Directions:
Every line that contains the word "gates" should be copied from the records below.

Stored data
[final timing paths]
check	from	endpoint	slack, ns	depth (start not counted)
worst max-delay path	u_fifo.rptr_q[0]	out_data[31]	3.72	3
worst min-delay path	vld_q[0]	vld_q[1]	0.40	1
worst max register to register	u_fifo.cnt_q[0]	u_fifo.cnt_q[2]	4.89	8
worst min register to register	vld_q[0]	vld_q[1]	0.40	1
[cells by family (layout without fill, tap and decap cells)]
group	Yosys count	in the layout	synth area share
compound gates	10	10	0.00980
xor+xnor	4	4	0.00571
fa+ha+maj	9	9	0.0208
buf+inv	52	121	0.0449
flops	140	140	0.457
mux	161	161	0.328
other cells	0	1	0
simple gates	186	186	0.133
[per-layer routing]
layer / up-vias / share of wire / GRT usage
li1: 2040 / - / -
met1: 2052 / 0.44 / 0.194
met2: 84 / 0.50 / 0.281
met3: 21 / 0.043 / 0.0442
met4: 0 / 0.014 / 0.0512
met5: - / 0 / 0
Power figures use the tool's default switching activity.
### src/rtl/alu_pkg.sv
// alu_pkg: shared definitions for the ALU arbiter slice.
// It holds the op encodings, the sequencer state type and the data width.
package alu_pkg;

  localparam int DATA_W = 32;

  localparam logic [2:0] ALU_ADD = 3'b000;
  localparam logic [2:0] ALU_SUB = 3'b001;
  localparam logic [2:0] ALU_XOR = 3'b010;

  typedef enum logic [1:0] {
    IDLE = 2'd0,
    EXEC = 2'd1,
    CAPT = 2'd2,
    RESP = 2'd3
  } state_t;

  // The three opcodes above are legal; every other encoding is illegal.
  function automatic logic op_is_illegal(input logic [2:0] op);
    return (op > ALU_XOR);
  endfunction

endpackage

Result for this exercise:
compound gates	10	10	0.00980
simple gates	186	186	0.133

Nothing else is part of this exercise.